Савельев А. [Шерман С.Г.] «Числа». № 1 // Руль. 1930. 26 марта. № 2837. С. 2.

 

 

 

А. Савельев

«Числа». № 1

 

«Мировоззрения, верования — все, что между человеком и звездным небом составляло какой-то успокаивающий и спасительный потолок — сметены и расшатаны…» «Какое-то новое мировоззрение или что-то еще неуловимое, но уже чувствуемое — сближая группу людей, объясняет им как-то иначе, нежели их предшественникам, писательское призвание, диктует им еще смутную, но уже явно несходную со всем предыдущим программу…».

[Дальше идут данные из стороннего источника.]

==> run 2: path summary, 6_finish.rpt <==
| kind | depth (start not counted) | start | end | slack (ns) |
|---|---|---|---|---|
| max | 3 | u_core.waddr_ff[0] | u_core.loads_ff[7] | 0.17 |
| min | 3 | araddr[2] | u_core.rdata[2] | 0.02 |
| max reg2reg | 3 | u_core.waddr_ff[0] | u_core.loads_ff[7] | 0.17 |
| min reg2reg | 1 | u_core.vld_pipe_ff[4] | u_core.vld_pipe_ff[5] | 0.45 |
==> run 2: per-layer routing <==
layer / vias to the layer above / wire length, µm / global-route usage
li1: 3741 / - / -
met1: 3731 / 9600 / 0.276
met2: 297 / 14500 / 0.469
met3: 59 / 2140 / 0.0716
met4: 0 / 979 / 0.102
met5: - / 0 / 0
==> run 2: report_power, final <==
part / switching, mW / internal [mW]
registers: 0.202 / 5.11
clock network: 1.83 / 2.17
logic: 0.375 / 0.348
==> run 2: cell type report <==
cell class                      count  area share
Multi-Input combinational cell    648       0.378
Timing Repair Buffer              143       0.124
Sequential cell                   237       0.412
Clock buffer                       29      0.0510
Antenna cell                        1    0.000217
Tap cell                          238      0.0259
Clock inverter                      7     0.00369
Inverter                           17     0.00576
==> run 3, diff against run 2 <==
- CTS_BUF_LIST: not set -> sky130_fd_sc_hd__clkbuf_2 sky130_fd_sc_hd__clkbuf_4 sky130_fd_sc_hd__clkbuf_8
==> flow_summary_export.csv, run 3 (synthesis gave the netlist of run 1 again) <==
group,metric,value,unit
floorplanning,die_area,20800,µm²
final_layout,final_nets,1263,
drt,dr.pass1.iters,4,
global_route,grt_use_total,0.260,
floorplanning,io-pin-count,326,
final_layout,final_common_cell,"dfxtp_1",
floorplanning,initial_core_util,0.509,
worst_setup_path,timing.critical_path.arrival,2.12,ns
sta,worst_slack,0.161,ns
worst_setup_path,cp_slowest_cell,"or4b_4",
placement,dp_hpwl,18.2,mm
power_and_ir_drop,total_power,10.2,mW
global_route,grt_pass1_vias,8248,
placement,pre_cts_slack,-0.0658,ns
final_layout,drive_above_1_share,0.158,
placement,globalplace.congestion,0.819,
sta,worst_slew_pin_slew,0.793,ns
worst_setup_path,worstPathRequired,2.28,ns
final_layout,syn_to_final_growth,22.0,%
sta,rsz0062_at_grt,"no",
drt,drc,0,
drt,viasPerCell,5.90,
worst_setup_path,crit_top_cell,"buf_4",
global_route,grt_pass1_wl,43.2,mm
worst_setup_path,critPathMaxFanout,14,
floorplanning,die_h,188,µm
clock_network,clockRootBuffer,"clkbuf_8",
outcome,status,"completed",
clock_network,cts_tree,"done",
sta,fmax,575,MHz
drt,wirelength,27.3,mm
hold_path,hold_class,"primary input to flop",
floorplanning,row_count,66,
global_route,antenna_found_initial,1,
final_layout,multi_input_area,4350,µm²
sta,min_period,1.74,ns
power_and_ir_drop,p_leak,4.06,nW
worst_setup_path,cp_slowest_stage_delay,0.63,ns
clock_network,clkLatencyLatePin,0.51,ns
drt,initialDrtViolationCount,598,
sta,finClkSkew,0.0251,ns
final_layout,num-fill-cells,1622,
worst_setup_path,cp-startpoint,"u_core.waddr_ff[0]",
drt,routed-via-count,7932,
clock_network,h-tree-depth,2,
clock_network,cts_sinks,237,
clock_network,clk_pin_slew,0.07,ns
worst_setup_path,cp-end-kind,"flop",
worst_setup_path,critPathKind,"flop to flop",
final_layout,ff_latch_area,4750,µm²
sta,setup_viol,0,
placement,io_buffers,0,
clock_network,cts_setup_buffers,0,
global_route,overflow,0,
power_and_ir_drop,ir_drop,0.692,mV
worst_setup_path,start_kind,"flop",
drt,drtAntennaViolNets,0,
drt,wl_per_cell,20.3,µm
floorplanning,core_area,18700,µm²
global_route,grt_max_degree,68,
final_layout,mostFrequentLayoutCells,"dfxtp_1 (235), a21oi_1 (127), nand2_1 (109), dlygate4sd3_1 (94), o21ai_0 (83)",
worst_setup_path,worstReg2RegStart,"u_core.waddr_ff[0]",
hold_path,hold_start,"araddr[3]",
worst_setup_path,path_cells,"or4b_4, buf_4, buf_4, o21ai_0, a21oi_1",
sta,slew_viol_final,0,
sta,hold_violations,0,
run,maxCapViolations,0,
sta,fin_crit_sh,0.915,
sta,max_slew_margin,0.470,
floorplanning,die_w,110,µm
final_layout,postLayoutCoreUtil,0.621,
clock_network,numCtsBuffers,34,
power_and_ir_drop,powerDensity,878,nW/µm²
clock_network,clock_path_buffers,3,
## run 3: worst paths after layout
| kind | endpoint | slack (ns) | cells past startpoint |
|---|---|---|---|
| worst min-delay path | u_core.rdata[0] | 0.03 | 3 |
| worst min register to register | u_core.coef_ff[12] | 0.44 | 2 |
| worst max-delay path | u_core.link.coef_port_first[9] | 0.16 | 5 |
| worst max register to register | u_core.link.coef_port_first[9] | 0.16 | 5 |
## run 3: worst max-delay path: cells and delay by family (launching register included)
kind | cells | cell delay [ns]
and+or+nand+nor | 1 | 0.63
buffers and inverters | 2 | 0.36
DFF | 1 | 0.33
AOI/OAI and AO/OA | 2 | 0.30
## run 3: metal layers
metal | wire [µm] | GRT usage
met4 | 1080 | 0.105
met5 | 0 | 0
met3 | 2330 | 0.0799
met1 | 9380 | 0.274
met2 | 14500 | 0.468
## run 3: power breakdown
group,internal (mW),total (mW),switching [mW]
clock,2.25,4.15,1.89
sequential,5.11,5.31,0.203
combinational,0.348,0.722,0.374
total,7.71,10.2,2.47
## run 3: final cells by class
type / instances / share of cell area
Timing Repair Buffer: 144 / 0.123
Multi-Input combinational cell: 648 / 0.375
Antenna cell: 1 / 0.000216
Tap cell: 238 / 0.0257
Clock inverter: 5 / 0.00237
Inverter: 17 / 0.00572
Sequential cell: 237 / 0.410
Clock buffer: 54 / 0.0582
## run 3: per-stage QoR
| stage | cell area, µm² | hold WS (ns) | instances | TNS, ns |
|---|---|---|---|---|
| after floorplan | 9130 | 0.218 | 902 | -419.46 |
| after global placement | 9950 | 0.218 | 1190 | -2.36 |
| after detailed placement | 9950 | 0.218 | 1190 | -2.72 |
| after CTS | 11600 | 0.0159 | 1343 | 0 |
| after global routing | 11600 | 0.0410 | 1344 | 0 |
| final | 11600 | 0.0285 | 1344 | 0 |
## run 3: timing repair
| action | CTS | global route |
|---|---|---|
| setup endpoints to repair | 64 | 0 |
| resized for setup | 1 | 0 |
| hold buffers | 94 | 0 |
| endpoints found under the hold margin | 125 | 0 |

Эта группа людей, почувствовавших «неуловимое» и намечающих «явно несходную со всем предыдущим программу» объединилась вокруг нового журнала «Числа». Не без изумления читатель найдет, что большинство произведений, напечатанных в только что вышедшей первой книге, принадлежит постоянным сотрудникам «Современных записок» — старейшего за рубежом журнала, десятый год неизменно пребывающего под знаком культурного преемства и верности традициям. Г. Адамович, П. Бицилли, Г. Иванов, А. Ладинский, Н. Оцуп, Б. Поплавский, Ю. Сазонова, Г. Федотов, Л. Шестов и др. — все знакомые по «Современным запискам» лица. Вином старым, давно испробованным и влитым в новые меха, являются здесь и Антон Крайний, и Сергей Горный, и З.Н. Гиппиус, и даже Ир. Одоевцева. Обещанное в программной статье «вполне новое» должны, по-видимому, дать три молодых беллетриста (Г. Газданов, Ю. Фельзен и С. Шаршун) и то, главным образом, потому, что два из них вообще печатаются впервые. Читатель ни у одного из знакомых авторов не чувствует перелома, влекущего на новые пути.

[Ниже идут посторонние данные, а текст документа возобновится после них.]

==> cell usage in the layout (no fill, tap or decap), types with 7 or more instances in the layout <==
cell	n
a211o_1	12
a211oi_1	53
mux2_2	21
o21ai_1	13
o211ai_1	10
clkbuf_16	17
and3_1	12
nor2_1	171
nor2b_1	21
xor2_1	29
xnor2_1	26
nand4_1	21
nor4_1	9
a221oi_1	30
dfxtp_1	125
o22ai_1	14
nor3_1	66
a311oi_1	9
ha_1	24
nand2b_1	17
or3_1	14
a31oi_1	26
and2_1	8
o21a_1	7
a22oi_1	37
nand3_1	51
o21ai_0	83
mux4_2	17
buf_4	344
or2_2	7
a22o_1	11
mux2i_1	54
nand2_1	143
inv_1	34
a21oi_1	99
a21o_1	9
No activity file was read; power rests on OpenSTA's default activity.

За исключением, быть может, заметок о боксе и кинематографе, в журнале нет ни одной статьи, которая могла бы оказаться принципиально неприемлемой для тех же «Современных записок». Если некоторые произведения при этом и пострадали бы, то вовсе не за «явно неисходную со всем предыдущим программу», а исключительно из-за относительно повышенных требований к качеству и форме. Одинока в журнале и пока совершенно не оправдана программная статья, хотя и придан ей стиль литературного манифеста доброго старого времени.

Прокламированное в нем «желание знать самое простое и главное: цель жизни, смысл смерти» — нельзя же серьезно считать новым устремлением в литературе. Обостренный интерес к цели жизни и смыслу смерти со времен Эсхила составлял самую сущность литературы, и с момента, когда этот интерес стал бы угасать, исчезла бы и литература.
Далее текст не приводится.